As I replayed the previous night on my mind's screen, I walked back to the bed and slipped in under the blankets. As I looked at Vikram's bare back, I could see the marks my nails had left. I had dug my nails in his back when he had kissed my breasts. Just the memory of it made me blush. My ears felt hot. The memory of his touch excited me, and left me longing for it more than ever before. I remembered how I had pulled Vikram up to me and had whispered in his ears "Love me!" I remembered how I had dug my nails into his back again, when he entered me, and how he had moaned. I remembered how he had rested his head on my tummy, overwhelmed, spent, and content. The night breeze had dried our sweat and left our bodies sticky. The last kisses we shared before drifting off to sleep were salty... But oh so sweet! … so sweet as I had never known they could be... Vikram had rescued my dying soul, the dying woman, the dying romantic in me... And today I felt more alive than anything, more alive than I had felt any other day. I wondered how a single experience could be so profound as to turn a life around; only to realise that I didn't need to wonder anymore, I had had that experience. It felt like Vikram had seeped through my whole being and cleansed it... I could have sworn I felt our souls meet and unite as our bodies entwined around each others'... I looked at the clock hanging on the wall. We'd both be on our way back to our lives, our worlds, our duties, responsibilities, in only a matter of few hours. But it didn't make me sad... Or maybe I didn't want to allow myself to be sad. As I took Vikram's arm and wrapped it around me, all I could think of was how happy I was, how content and complete I felt, and how alive I had become. Months after that magical weekend, my life is far from perfect; but every time I feel knocked down, I look at Vikram's mirror, and his voice fills my ears and my heart till there is no longer even the tiniest of corners left for anything negative to occupy place...

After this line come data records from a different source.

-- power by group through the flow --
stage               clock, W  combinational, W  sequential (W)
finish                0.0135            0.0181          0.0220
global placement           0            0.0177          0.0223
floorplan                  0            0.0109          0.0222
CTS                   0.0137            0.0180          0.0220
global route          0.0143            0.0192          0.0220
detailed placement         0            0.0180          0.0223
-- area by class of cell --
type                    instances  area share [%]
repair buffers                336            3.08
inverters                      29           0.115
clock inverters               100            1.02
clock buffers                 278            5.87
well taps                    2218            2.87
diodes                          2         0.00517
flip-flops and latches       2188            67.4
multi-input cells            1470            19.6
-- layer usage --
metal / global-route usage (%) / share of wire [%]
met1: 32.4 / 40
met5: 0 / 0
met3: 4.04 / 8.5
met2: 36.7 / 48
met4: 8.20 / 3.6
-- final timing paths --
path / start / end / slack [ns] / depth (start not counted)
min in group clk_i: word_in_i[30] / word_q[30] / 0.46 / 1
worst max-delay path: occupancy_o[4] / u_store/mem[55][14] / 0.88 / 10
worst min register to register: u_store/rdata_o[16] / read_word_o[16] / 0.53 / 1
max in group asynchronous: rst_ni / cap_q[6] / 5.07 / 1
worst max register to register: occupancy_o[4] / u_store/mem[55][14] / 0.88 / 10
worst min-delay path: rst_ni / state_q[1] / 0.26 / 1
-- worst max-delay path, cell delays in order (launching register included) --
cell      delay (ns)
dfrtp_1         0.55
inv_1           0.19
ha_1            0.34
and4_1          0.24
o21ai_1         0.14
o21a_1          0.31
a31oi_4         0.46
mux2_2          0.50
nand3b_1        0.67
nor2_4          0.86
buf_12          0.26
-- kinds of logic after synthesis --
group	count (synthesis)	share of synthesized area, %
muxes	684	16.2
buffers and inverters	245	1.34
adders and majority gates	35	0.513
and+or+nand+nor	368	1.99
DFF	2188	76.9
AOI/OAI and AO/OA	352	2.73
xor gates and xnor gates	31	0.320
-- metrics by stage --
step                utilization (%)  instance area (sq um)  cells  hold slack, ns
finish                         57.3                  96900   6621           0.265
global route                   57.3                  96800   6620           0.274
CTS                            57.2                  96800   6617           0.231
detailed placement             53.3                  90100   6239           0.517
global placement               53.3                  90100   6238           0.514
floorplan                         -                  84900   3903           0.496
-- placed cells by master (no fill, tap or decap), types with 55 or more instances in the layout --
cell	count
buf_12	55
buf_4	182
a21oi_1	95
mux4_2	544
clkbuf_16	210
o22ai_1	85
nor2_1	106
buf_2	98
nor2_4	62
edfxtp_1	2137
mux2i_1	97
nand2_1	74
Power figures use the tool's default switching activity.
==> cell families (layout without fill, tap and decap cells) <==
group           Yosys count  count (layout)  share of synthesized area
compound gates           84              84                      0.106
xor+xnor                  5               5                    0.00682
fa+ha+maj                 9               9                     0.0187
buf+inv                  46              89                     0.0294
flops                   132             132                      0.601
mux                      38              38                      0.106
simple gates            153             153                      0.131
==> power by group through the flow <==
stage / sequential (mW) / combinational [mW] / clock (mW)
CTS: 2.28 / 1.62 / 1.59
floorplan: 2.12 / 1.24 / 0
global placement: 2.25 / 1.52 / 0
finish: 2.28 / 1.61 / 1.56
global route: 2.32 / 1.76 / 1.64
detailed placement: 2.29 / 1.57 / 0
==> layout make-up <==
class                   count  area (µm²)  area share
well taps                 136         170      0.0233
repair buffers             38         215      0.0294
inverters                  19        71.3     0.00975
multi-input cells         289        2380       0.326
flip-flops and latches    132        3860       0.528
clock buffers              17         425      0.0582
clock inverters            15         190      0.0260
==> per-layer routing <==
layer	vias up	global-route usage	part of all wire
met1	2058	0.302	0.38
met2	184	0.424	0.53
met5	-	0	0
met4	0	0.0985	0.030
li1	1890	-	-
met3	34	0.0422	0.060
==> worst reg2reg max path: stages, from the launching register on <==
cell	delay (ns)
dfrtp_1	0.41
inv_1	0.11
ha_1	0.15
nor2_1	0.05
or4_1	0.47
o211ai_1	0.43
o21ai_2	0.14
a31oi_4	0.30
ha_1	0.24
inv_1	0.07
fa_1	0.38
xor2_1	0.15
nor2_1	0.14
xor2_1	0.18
$ cat config.mk
export PLATFORM = sky130hd
export DESIGN_NAME = two_hand_control_interlock
export DESIGN_NICKNAME = d
export VERILOG_FILES = /design/src/sv/thci_pkg.sv /design/src/sv/two_hand_control_interlock.sv
export SDC_FILE = /design/constraint.sdc
export NUM_CORES = 1
export LEC_CHECK = 0
export ABC_AREA = 1
export BUFFER_PORTS_ARGS = -buffer_cell sky130_fd_sc_hd__buf_2
export CORE_MARGIN = 2
export CORE_UTILIZATION = 65
export CTS_BUF_LIST = sky130_fd_sc_hd__clkbuf_4 sky130_fd_sc_hd__clkbuf_8 sky130_fd_sc_hd__clkbuf_16
export DETAILED_ROUTE_END_ITERATION = 16
export PLACE_DENSITY = 0.89
export SLEW_MARGIN = 20
export SYNTH_ARGS = -nofsm -noshare
export SYNTH_HDL_FRONTEND = slang
export SYNTH_SLANG_ARGS = --single-unit
$ cat constraint.sdc
create_clock -name clk_i -period 5.09 [get_ports clk_i]
set_input_delay 0.7635 -clock clk_i [delete_from_list [all_inputs] [get_ports clk_i]]
set_output_delay 0.7635 -clock clk_i [all_outputs]
set_load 0.005 [all_outputs]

'You are beautiful. Don't ever let anything or anyone in life convince you otherwise. And every time you are in doubt, look in this mirror, and you will see yourself through my eyes... Do I have to tell you what I see? Don't you already know what my eyes behold?'
Author's Note: In this note, I have tried to catch the essence of a dream that one of my friend's said she had had a few weeks ago. Of course, I have given it my own spin, added a few details, to make it into a complete story/prose, but the idea is from the dream. What I have tried my best to do with this prose is celebrate romantic companionship. I hope you can relate to it at some level at least.